Media Key intervista: Costanza Tarola, Head of Brand, Advertising and Content Management – Italy di Enel

Come vi siete organizzati per portare avanti il vostro lavoro e realizzare la campagna di comunicazione in questa emergenza sanitaria?
La nostra azienda ha come priorità la salute dei propri dipendenti e si è fin da subito attivata per implementare un importante piano di smartworking per tutti i dipendenti che svolgono attività remotizzabili; basti pensare che ad oggi nel gruppo Enel circa 37.000 persone lavorano da casa. Anche noi del team comunicazione Italia, fin dall’inizio della emergenza sanitaria stiamo lavorando in smartworking. La campagna quindi è stata realizzata interamente da remoto, sia per quanto riguarda la parte creativa che per la pianificazione media. Siccome il lockdown ha determinato anche la chiusura delle case di produzione, non abbiamo potuto girare né allestire nuovi set. Per lo spot Tv abbiamo quindi riutilizzato scene di precedenti campagne, mentre per la stampa e il digital abbiamo attinto ad immagini di library. In meno di una settimana abbiamo costruito la campagna lavorando tutti da remoto; determinante per ottenere questo risultato è stata la digitalizzazione della nostra azienda e il rapporto di fiducia e collaborazione creato sia con i nostri colleghi che con i nostri partners.

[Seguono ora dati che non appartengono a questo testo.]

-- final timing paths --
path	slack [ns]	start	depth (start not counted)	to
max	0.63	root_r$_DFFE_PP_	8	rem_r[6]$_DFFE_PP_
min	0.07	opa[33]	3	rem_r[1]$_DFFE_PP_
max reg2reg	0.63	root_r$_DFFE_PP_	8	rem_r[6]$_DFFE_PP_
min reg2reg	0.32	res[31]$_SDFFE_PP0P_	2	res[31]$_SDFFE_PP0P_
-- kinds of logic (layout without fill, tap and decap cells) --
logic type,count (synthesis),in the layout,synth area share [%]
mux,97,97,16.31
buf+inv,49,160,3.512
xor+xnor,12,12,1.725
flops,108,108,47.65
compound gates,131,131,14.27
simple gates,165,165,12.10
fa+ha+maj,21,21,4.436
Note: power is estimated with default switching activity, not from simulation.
[config.mk]
export PLATFORM = sky130hd
export DESIGN_NAME = dxt_mip_chain_vertical_flip_top
export DESIGN_NICKNAME = d
export VERILOG_FILES = /design/src/rtl/dxtf_pkg.sv /design/src/rtl/dxtf_walk.sv /design/src/rtl/dxtf_out.sv /design/src/rtl/dxt_mip_chain_vertical_flip_top.sv
export SDC_FILE = /design/constraint.sdc
export NUM_CORES = 2
export LEC_CHECK = 0
export BUFFER_PORTS_ARGS = -buffer_cell sky130_fd_sc_hd__buf_2
export CELL_PAD_IN_SITES_DETAIL_PLACEMENT = 1
export CELL_PAD_IN_SITES_GLOBAL_PLACEMENT = 1
export CORE_MARGIN = 5
export CORE_UTILIZATION = 50
export CTS_BUF_LIST = sky130_fd_sc_hd__clkbuf_8
export DETAILED_ROUTE_END_ITERATION = 10
export GPL_TIMING_DRIVEN = 0
export HOLD_SLACK_MARGIN = 0.06
export PLACE_DENSITY = 0.88
export SLEW_MARGIN = 20
export SYNTH_ARGS = -nofsm -noshare
export SYNTH_HDL_FRONTEND = slang
export SYNTH_HIERARCHICAL = 1
export SYNTH_SLANG_ARGS = --single-unit
[constraint.sdc]
create_clock -name clk -period 12.6 [get_ports clk]
set_input_delay 1.26 -clock clk [delete_from_list [all_inputs] [get_ports clk]]
set_output_delay 1.26 -clock clk [all_outputs]
set_load 0.005 [all_outputs]
[src/rtl/dxtf_pkg.sv]
`timescale 1ns / 1ps

package dxtf_pkg;

    // sizes fixed by the field widths
    localparam int SIDE_W   = 15;
    localparam int LEVEL_W  = 4;
    localparam int INDEX_W  = 29;
    localparam int FMT_W    = 3;
    localparam int CFG_IDX_W = 2;

    localparam int DEF_MAX_SIDE   = 16384;
    localparam int DEF_MAX_LEVELS = 15;

    // pixel format codes, six and seven behave as two-byte pixels
    localparam logic [FMT_W-1:0] FMT_DXT1  = 3'd0;
    localparam logic [FMT_W-1:0] FMT_DXT3  = 3'd1;
    localparam logic [FMT_W-1:0] FMT_DXT5  = 3'd2;
    localparam logic [FMT_W-1:0] FMT_PIX32 = 3'd3;
    localparam logic [FMT_W-1:0] FMT_PIX24 = 3'd4;
    localparam logic [FMT_W-1:0] FMT_PIX16 = 3'd5;

    // register indexes
    localparam logic [CFG_IDX_W-1:0] CFG_FORMAT = 2'd0;
    localparam logic [CFG_IDX_W-1:0] CFG_WIDTH  = 2'd1;
    localparam logic [CFG_IDX_W-1:0] CFG_HEIGHT = 2'd2;
    localparam logic [CFG_IDX_W-1:0] CFG_LEVELS = 2'd3;

    typedef enum logic [1:0] {
        ROW_KEEP    = 2'd0,
        ROW_REVERSE = 2'd1,
        ROW_SWAP    = 2'd2
    } row_mode_t;

    typedef struct packed {
        logic [63:0] unit_low;
        logic [63:0] unit_high;
    } in_item_t;

    typedef struct packed {
        logic [INDEX_W-1:0] dest_index;
        logic [63:0]        flipped_low;
        logic [63:0]        flipped_high;
        logic               chain_end;
    } out_item_t;

    // where one unit sits in the chain, taken at acceptance
    typedef struct packed {
        logic [FMT_W-1:0]   fmt;
        row_mode_t          mode;
        logic [SIDE_W-1:0]  rrow;
        logic [SIDE_W-1:0]  across;
        logic [SIDE_W-1:0]  col;
        logic [INDEX_W-1:0] level_start;
        logic               last;
    } unit_pos_t;

endpackage
`src/rtl/core/elrc_pkg.sv`:
```
`timescale 1ns / 1ps
`default_nettype none
// ----------------------------------------------------------------------------
// elrc_pkg
// Types and constants shared by the event log ring blocks.
// ----------------------------------------------------------------------------
package elrc_pkg;

  typedef enum logic [1:0] {
    ACT_PUSH     = 2'd0,
    ACT_FETCH    = 2'd1,
    ACT_COMMIT   = 2'd2,
    ACT_ROLLBACK = 2'd3
  } elrc_action_t;

  typedef enum logic [1:0] {
    CFG_MARKER_ID     = 2'd0,
    CFG_MARKER_TYPE   = 2'd1,
    CFG_MARKER_MODULE = 2'd2,
    CFG_MARKER_ERROR  = 2'd3
  } elrc_cfg_idx_t;

  localparam int unsigned CFG_IDX_W  = 2;
  localparam int unsigned CFG_DATA_W = 16;
  localparam int unsigned TIME_W     = 32;
  localparam int unsigned INFO_W     = 48;

  localparam logic [15:0] MARKER_ID_RST     = 16'd1;
  localparam logic [7:0]  MARKER_TYPE_RST   = 8'd3;
  localparam logic [7:0]  MARKER_MODULE_RST = 8'd0;
  localparam logic [15:0] MARKER_ERROR_RST  = 16'd1;

  typedef struct packed {
    logic [1:0]  action;
    logic [31:0] event_time;
    logic [7:0]  event_type;
    logic [7:0]  event_module;
    logic [15:0] event_id;
    logic [15:0] event_error;
  } elrc_in_t;

  typedef struct packed {
    logic        found;
    logic [31:0] out_time;
    logic [7:0]  out_type;
    logic [7:0]  out_module;
    logic [15:0] out_id;
    logic [15:0] out_error;
    logic        overwrote;
    logic        is_empty;
  } elrc_out_t;

  typedef struct packed {
    logic time_we;
    logic info_we;
    logic rd_en;
  } elrc_mem_ctl_t;

  // entry info word: error [47:32], id [31:16], module [15:8], type [7:0]
  function automatic logic [INFO_W-1:0] pack_info(input logic [7:0]  typ,
                                                  input logic [7:0]  modl,
                                                  input logic [15:0] id,
                                                  input logic [15:0] err);
    return {err, id, modl, typ};
  endfunction

endpackage
`default_nettype wire

```
`src/rtl/core/elrc_ctrl.sv`:
```
`timescale 1ns / 1ps
`default_nettype none
// ----------------------------------------------------------------------------
// elrc_ctrl
// Pointer state, marker registers and the sequencer that drives the store.
// ----------------------------------------------------------------------------
module elrc_ctrl
  import elrc_pkg::*;
#(
  parameter int unsigned DEPTH = 64,
  parameter int unsigned AW    = 6,
  parameter int unsigned FW    = 7
) (
  input  wire logic                   clk,
  input  wire logic                   rst_n,
  input  wire logic                   in_valid,
  output logic                        in_stall,
  input  wire elrc_in_t               in_data,
  output logic                        out_valid,
  input  wire logic                   out_stall,
  output elrc_out_t                   out_data,
  input  wire logic                   cfg_valid,
  input  wire logic [CFG_IDX_W-1:0]   cfg_index,
  input  wire logic [CFG_DATA_W-1:0]  cfg_data,
  output elrc_mem_ctl_t               mem_ctl,
  output logic      [AW-1:0]          wr_addr,
  output logic      [TIME_W-1:0]      wr_time,
  output logic      [INFO_W-1:0]      wr_info,
  output logic      [AW-1:0]          rd_addr,
  input  wire logic [TIME_W-1:0]      rd_time,
  input  wire logic [INFO_W-1:0]      rd_info
);

  typedef enum logic [2:0] {
    ST_CLEAR,
    ST_IDLE,
    ST_DROP,
    ST_MARK,
    ST_FETCH,
    ST_COMMIT,
    ST_DONE
  } state_t;

  localparam logic [AW-1:0] LAST_POS  = AW'(DEPTH - 1);
  localparam logic [FW-1:0] FREE_MAX  = FW'(DEPTH);
  localparam logic [FW-1:0] FREE_RST  = FW'(DEPTH - 1);

  function automatic logic [AW-1:0] next_pos(input logic [AW-1:0] p);
    return (p == LAST_POS) ? '0 : AW'(p + 1'b1);
  endfunction

  state_t          state_r, state_nxt;
  logic [AW-1:0]   wp_r, wp_nxt;
  logic [AW-1:0]   cp_r, cp_nxt;
  logic [AW-1:0]   rp_r, rp_nxt;
  logic [FW-1:0]   free_r, free_nxt;
  logic [AW-1:0]   clr_r, clr_nxt;
  elrc_out_t       res_r, res_nxt;
  elrc_out_t       out_data_r, out_data_nxt;
  logic            out_valid_r, out_valid_nxt;
  logic [15:0]     mk_id_r;
  logic [7:0]      mk_type_r;
  logic [7:0]      mk_module_r;
  logic [15:0]     mk_error_r;
  logic            in_take;
  logic            out_free;
  logic [AW-1:0]   wp_adv;

  assign in_stall = (state_r != ST_IDLE);
  assign in_take  = in_valid && !in_stall;
  assign out_free = !out_valid_r || !out_stall;
  assign wp_adv   = next_pos(wp_r);

  always_comb begin
    state_nxt     = state_r;
    wp_nxt        = wp_r;
    cp_nxt        = cp_r;
    rp_nxt        = rp_r;
    free_nxt      = free_r;
    clr_nxt       = clr_r;
    res_nxt       = res_r;
    out_data_nxt  = out_data_r;
    out_valid_nxt = out_valid_r && out_stall;
    mem_ctl       = '0;
    wr_addr       = cp_r;
    wr_time       = '0;
    wr_info       = '0;
    rd_addr       = rp_r;

    unique case (state_r)
      ST_CLEAR: begin
        mem_ctl.time_we = 1'b1;
        mem_ctl.info_we = 1'b1;
        wr_addr         = clr_r;
        clr_nxt         = next_pos(clr_r);
        if (clr_r == LAST_POS) begin
          state_nxt = ST_IDLE;
        end
      end
      ST_IDLE: begin
        if (in_take) begin
          res_nxt = '0;
          unique case (in_data.action)
            ACT_PUSH: begin
              mem_ctl.time_we = 1'b1;
              mem_ctl.info_we = 1'b1;
              wr_addr         = wp_r;
              wr_time         = in_data.event_time;
              wr_info         = pack_info(in_data.event_type, in_data.event_module,
                                          in_data.event_id, in_data.event_error);
              if (free_r != '0) begin
                free_nxt = FW'(free_r - 1'b1);
              end
              wp_nxt    = wp_adv;
              state_nxt = (wp_adv == cp_r) ? ST_DROP : ST_DONE;
            end
            ACT_FETCH: begin
              mem_ctl.rd_en = 1'b1;
              state_nxt     = ST_FETCH;
            end
            ACT_COMMIT: begin
              state_nxt = ST_COMMIT;
            end
            ACT_ROLLBACK: begin
              rp_nxt    = cp_r;
              state_nxt = ST_DONE;
            end
          endcase
        end
      end
      ST_DROP: begin
        mem_ctl.time_we = 1'b1;
        mem_ctl.info_we = 1'b1;
        if (free_r < FREE_MAX) begin
          free_nxt = FW'(free_r + 1'b1);
        end
        cp_nxt    = next_pos(cp_r);
        state_nxt = ST_MARK;
      end
      ST_MARK: begin
        // marker keeps its timestamp
        mem_ctl.info_we   = 1'b1;
        wr_addr           = next_pos(cp_r);
        wr_info           = pack_info(mk_type_r, mk_module_r, mk_id_r, mk_error_r);
        res_nxt.overwrote = 1'b1;
        state_nxt         = ST_DONE;
      end
      ST_FETCH: begin
        if (rd_info[31:16] != '0) begin
          res_nxt.found      = 1'b1;
          res_nxt.out_time   = rd_time;
          res_nxt.out_type   = rd_info[7:0];
          res_nxt.out_module = rd_info[15:8];
          res_nxt.out_id     = rd_info[31:16];
          res_nxt.out_error  = rd_info[47:32];
          rp_nxt             = next_pos(rp_r);
        end
        state_nxt = ST_DONE;
      end
      ST_COMMIT: begin
        if (cp_r == rp_r) begin
          state_nxt = ST_DONE;
        end else begin
          mem_ctl.time_we = 1'b1;
          mem_ctl.info_we = 1'b1;
          if (free_r < FREE_MAX) begin
            free_nxt = FW'(free_r + 1'b1);
          end
          cp_nxt = next_pos(cp_r);
        end
      end
      ST_DONE: begin
        if (out_free) begin
          out_data_nxt          = res_r;
          out_data_nxt.is_empty = (free_r >= FREE_RST);
          out_valid_nxt         = 1'b1;
          state_nxt             = ST_IDLE;
        end
      end
      default: begin
        state_nxt = ST_IDLE;
      end
    endcase
  end

  always_ff @(posedge clk) begin
    if (!rst_n) begin
      state_r     <= ST_CLEAR;
      wp_r        <= LAST_POS;
      cp_r        <= LAST_POS;
      rp_r        <= LAST_POS;
      free_r      <= FREE_RST;
      clr_r       <= '0;
      out_valid_r <= 1'b0;
    end else begin
      state_r     <= state_nxt;
      wp_r        <= wp_nxt;
      cp_r        <= cp_nxt;
      rp_r        <= rp_nxt;
      free_r      <= free_nxt;
      clr_r       <= clr_nxt;
      out_valid_r <= out_valid_nxt;
    end
  end

  always_ff @(posedge clk) begin
    res_r      <= res_nxt;
    out_data_r <= out_data_nxt;
  end

  always_ff @(posedge clk) begin
    if (!rst_n) begin
      mk_id_r     <= MARKER_ID_RST;
      mk_type_r   <= MARKER_TYPE_RST;
      mk_module_r <= MARKER_MODULE_RST;
      mk_error_r  <= MARKER_ERROR_RST;
    end else if (cfg_valid) begin
      unique case (elrc_cfg_idx_t'(cfg_index))
        CFG_MARKER_ID:     mk_id_r     <= cfg_data;
        CFG_MARKER_TYPE:   mk_type_r   <= cfg_data[7:0];
        CFG_MARKER_MODULE: mk_module_r <= cfg_data[7:0];
        CFG_MARKER_ERROR:  mk_error_r  <= cfg_data;
      endcase
    end
  end

  assign out_valid = out_valid_r;
  assign out_data  = out_data_r;

endmodule
`default_nettype wire

```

La vostra azienda come sta affrontando questo cambiamento sul fronte della comunicazione? Avete dovuto rimodulare le strategie e i budget in pubblicità?
La nostra strategia di comunicazione resta invariata e focalizzata sulla sostenibilità. Chiaramente in questa emergenza abbiamo adattato al contesto sia i contenuti che il tone of voice della comunicazione. Nello specifico, l’obiettivo della nostra campagna era comunicare la vicinanza al Paese e ai nostri clienti, soprattutto in questo periodo così delicato, sintetizzata dal claim “Perché ci sono momenti in cui tutti noi abbiamo bisogno di più energia”. Dal punto di vista del budget non abbiamo modificato la nostra strategia; da sempre investiamo su più mezzi, bilanciando il media mix in modo da raggiungere target ampi e spesso eterogenei, in modo da massimizzare efficacia ed efficienza dei nostri investimenti pubblicitari.  

Certamente quando questa emergenza sarà passata le abitudini e gli stili di vita cambieranno. Quale sarà la vostra proposta per valorizzare la comunicazione dei vostri prodotti restando sempre più vicini alle esigenze del consumatore?
È impossibile prevedere a priori come cambieranno gli stili di vita post covid. Di certo ci saranno dei cambiamenti impattanti sia dal punto di vista degli stili di acquisto che della fruizione media. Come abbiamo già fatto in questo momento di emergenza, noi presteremo la massima attenzione ai bisogni dei nostri clienti e adatteremo la nostra comunicazione al nuovo contesto. Ovviamente lo faremo senza stravolger la nostra strategia di comunicazione, che continuerà ad essere fondata sulla sostenibilità e sulla customer centricity.